Dataset entries:
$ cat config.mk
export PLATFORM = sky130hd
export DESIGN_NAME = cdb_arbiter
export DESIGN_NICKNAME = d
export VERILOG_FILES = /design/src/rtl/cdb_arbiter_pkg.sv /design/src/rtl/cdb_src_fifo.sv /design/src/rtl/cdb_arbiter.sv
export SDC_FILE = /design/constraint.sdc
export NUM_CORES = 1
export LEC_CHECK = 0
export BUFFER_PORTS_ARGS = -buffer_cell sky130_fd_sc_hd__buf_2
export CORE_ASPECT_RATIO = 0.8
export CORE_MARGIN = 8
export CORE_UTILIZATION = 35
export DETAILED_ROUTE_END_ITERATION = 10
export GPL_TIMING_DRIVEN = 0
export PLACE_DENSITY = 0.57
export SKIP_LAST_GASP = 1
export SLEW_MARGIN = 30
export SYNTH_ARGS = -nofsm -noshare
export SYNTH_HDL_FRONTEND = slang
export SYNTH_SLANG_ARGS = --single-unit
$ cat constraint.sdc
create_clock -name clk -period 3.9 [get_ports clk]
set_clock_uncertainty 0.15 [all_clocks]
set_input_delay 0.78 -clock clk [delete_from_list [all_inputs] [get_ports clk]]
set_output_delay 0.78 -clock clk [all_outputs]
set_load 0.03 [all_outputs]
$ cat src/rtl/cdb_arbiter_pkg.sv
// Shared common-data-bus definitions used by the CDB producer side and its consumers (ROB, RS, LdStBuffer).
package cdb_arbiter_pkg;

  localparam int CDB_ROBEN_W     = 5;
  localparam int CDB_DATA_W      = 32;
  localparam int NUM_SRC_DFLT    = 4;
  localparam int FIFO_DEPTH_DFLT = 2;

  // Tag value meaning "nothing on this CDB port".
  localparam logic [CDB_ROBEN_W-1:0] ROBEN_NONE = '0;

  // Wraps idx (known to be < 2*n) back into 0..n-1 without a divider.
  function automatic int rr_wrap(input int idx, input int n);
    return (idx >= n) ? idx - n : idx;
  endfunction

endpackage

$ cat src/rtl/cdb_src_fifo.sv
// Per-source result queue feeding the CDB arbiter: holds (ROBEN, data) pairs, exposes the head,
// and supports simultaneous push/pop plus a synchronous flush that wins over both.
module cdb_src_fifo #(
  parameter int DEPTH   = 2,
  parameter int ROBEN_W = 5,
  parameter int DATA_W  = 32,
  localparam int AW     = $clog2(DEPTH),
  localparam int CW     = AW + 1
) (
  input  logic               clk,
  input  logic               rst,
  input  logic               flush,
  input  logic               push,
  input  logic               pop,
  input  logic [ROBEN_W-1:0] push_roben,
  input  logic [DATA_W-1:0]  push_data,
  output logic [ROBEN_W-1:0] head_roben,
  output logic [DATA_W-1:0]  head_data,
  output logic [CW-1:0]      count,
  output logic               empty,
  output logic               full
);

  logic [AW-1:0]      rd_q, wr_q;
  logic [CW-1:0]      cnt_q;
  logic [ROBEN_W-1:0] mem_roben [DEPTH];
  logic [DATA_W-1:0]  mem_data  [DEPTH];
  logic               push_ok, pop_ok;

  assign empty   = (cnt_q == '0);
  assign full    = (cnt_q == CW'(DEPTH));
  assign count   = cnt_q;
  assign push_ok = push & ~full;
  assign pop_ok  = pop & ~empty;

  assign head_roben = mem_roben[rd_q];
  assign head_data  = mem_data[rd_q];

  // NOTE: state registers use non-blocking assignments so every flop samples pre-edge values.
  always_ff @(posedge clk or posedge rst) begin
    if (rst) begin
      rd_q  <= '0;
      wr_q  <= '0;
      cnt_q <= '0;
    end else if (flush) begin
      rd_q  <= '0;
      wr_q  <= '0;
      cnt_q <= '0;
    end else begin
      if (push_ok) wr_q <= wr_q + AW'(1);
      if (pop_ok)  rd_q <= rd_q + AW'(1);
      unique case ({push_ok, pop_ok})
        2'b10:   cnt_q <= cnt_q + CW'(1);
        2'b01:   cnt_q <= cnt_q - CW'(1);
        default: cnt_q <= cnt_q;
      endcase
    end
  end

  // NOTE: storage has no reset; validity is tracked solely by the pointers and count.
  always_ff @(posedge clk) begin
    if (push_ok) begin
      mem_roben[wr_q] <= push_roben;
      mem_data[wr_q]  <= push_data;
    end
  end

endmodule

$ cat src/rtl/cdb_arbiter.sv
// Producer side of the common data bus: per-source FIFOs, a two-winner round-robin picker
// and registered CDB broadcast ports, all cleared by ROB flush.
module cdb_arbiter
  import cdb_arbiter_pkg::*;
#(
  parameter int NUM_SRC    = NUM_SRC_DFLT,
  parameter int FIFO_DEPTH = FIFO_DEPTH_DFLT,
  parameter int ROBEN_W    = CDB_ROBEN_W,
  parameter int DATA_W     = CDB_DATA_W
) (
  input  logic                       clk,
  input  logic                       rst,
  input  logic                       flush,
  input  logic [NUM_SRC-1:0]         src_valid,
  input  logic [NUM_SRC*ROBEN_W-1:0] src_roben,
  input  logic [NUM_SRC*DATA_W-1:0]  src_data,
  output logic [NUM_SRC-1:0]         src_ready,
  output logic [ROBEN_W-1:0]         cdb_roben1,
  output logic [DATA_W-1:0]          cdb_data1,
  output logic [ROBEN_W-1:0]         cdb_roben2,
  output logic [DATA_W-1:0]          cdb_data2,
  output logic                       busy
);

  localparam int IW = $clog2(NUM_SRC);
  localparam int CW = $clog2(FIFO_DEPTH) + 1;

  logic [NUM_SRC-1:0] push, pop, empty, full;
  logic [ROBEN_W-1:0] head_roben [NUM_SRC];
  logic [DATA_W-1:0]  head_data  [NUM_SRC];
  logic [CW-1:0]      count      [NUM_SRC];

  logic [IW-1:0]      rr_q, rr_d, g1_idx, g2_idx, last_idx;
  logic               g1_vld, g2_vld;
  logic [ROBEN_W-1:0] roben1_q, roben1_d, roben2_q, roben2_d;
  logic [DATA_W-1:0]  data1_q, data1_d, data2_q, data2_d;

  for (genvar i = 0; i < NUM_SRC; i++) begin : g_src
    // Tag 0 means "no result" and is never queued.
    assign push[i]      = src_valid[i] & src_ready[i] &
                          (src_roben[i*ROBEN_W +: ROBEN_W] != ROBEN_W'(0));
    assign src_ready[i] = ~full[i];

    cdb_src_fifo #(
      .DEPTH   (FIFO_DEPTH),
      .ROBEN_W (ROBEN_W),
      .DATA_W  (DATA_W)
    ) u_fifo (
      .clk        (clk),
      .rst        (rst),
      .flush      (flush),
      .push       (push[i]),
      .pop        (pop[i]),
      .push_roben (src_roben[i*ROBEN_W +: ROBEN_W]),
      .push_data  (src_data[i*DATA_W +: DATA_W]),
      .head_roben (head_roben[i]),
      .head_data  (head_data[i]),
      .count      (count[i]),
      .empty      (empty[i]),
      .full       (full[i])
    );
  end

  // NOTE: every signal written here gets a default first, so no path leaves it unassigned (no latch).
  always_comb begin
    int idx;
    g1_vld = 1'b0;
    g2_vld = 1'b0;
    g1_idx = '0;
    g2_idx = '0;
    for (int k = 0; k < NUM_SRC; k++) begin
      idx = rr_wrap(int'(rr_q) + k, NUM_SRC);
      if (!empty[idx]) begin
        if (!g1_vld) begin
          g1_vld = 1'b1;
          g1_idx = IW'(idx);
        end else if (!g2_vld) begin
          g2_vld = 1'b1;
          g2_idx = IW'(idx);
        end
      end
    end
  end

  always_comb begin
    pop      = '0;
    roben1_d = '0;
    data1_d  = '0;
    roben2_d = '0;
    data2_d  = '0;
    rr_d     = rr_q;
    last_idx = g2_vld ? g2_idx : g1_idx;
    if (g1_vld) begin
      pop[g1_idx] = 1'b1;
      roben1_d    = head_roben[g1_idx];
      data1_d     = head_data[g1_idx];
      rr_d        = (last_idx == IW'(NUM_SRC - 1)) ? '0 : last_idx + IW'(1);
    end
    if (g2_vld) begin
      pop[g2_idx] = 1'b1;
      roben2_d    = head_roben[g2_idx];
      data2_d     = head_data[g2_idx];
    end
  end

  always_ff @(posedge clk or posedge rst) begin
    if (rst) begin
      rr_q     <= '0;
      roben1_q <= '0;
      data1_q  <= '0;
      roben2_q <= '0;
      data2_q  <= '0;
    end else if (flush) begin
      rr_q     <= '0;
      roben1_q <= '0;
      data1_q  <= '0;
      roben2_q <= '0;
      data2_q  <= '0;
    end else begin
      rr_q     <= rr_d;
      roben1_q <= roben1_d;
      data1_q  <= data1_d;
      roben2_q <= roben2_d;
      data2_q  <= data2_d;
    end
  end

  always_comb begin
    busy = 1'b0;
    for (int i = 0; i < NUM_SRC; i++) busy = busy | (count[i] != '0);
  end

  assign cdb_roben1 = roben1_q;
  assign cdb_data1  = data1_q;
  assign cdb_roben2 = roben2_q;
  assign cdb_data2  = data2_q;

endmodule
--
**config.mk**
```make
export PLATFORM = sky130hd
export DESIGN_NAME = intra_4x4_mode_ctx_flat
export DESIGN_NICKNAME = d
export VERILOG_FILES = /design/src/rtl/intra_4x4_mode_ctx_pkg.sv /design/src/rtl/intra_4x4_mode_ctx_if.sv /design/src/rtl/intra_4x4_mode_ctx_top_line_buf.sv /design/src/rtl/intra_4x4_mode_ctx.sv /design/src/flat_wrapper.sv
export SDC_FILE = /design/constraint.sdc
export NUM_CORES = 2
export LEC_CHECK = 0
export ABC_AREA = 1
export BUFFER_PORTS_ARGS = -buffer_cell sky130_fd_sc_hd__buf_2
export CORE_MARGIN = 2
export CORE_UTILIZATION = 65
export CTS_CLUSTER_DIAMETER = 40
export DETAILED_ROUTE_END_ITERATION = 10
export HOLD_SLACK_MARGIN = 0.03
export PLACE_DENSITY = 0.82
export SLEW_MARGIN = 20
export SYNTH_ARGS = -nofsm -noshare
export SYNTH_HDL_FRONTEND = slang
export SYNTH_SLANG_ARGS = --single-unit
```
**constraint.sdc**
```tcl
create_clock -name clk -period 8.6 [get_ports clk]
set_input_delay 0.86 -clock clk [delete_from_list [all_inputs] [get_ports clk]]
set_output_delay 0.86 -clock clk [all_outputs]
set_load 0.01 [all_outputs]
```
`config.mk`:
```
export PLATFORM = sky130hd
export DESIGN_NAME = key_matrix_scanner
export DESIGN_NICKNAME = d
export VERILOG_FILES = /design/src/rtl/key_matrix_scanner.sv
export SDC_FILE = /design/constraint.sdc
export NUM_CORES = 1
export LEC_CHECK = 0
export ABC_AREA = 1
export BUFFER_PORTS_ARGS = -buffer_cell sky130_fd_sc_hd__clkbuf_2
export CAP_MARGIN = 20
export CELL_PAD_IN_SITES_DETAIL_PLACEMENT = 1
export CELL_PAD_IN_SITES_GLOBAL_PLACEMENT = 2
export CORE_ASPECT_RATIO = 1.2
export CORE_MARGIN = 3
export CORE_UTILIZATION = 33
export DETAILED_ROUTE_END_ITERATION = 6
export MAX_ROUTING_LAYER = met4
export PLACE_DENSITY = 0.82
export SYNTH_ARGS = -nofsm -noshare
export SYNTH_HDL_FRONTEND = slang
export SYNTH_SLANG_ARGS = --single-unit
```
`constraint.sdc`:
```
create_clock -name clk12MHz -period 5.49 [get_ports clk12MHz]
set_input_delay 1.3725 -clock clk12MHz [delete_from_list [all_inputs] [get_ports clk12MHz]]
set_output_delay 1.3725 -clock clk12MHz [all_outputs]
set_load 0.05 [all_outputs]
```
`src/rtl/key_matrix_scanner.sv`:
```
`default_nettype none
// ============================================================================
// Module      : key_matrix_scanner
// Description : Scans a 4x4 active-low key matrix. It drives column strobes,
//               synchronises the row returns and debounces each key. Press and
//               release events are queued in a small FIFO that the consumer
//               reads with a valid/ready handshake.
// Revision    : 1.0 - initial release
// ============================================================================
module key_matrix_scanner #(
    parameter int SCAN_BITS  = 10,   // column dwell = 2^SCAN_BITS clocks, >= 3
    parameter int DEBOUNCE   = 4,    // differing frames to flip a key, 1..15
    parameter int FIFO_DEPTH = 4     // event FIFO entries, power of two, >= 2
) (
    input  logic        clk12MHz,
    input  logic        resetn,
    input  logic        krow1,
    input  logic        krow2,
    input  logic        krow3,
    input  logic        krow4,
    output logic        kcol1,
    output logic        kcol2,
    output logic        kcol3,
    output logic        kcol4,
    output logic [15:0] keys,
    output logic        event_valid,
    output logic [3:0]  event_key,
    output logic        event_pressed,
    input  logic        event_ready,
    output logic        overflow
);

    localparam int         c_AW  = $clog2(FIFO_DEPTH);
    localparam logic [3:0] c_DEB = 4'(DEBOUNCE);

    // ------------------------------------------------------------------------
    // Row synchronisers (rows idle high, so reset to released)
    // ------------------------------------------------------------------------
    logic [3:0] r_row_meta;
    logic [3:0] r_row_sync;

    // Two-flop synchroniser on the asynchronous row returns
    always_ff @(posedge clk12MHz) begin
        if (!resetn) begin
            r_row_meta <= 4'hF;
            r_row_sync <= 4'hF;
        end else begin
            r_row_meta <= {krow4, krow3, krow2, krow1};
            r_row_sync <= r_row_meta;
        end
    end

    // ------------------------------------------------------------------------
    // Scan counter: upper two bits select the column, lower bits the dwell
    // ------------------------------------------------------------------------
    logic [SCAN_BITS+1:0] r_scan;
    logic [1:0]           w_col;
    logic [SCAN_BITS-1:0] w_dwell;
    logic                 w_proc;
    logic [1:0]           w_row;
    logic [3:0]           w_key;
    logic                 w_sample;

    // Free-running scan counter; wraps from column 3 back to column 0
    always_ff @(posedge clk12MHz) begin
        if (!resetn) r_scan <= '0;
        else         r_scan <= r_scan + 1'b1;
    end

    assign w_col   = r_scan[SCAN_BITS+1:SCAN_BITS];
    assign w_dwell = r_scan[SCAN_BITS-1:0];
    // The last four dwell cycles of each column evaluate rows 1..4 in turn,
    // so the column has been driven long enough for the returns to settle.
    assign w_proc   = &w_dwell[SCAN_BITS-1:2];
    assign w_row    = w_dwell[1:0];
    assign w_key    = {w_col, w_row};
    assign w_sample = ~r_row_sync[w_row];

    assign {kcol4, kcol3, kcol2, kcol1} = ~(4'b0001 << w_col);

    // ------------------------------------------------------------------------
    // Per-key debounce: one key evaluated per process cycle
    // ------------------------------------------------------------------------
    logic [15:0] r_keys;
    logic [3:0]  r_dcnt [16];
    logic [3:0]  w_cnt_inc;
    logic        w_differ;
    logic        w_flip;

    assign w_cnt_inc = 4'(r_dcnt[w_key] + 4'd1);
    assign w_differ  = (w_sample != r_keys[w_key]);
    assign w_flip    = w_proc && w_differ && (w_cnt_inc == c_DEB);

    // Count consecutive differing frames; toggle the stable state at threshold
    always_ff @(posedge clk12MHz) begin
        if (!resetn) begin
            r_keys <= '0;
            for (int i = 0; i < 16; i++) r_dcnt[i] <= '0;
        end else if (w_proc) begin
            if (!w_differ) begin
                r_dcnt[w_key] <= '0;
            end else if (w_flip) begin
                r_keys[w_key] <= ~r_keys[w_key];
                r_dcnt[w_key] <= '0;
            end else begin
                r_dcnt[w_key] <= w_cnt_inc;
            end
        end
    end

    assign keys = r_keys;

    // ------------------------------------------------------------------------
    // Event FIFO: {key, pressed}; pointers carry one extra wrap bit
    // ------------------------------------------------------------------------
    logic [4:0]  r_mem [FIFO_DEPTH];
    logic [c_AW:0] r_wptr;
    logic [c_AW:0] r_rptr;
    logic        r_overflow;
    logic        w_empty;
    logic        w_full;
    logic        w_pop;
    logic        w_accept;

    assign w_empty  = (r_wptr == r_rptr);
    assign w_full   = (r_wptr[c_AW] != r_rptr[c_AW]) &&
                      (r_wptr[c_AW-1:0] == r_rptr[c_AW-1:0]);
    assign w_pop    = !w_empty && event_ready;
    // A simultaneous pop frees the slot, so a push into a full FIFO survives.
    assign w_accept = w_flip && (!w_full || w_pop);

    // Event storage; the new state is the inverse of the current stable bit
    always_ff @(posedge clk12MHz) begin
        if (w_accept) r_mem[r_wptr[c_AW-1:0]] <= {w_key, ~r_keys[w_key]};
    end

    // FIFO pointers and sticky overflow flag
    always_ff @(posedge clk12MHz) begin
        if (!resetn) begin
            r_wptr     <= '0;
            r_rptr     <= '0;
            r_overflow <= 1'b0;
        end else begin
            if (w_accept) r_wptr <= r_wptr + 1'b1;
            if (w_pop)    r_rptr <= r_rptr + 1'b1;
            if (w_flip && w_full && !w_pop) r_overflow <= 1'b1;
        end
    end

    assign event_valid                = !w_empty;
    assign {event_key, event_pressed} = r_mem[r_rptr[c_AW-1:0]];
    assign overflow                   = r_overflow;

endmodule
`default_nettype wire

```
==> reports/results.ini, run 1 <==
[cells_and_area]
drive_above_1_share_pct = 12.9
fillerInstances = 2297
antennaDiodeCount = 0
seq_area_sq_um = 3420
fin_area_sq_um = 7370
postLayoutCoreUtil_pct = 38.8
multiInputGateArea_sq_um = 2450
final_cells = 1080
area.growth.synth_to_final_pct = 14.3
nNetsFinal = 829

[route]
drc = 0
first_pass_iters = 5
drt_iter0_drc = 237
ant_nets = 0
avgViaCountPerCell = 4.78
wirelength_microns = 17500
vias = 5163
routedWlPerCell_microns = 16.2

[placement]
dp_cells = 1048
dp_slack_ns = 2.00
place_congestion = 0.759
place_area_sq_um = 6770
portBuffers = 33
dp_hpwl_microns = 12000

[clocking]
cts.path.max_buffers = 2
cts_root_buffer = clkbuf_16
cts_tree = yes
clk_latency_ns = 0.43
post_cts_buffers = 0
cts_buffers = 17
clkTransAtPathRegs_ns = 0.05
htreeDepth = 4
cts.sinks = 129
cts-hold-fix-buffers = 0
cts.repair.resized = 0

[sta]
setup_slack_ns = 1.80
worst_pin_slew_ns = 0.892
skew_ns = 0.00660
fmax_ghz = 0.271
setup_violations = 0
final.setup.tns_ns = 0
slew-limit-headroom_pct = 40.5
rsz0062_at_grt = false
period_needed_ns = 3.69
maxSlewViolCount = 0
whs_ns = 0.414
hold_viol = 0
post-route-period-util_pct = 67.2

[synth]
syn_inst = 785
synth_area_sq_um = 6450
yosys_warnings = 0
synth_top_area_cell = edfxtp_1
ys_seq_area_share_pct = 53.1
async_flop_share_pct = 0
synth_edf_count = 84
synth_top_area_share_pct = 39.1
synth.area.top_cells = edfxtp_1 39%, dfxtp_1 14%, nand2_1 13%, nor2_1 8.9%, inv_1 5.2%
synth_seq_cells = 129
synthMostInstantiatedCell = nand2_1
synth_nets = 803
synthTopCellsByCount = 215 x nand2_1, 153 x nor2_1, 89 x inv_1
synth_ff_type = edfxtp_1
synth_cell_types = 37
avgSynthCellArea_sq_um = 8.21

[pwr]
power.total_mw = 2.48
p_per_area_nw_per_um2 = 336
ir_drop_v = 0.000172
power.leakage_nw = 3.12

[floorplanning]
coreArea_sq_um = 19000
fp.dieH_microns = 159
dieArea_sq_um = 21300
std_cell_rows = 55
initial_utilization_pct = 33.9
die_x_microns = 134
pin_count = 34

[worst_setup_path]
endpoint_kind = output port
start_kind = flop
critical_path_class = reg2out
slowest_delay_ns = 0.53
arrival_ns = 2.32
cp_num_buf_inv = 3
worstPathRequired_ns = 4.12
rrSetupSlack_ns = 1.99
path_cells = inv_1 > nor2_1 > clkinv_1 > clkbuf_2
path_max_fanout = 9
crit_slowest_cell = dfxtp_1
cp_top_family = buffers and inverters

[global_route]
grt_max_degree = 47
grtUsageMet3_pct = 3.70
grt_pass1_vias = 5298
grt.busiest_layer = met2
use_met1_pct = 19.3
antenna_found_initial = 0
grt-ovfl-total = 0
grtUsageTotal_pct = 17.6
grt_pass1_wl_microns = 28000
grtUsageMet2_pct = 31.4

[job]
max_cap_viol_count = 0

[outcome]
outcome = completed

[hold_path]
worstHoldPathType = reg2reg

Instructions for the task =
Lines in the data that hold "source" are to be counted, and the number alone reported.

Exercise answer =
2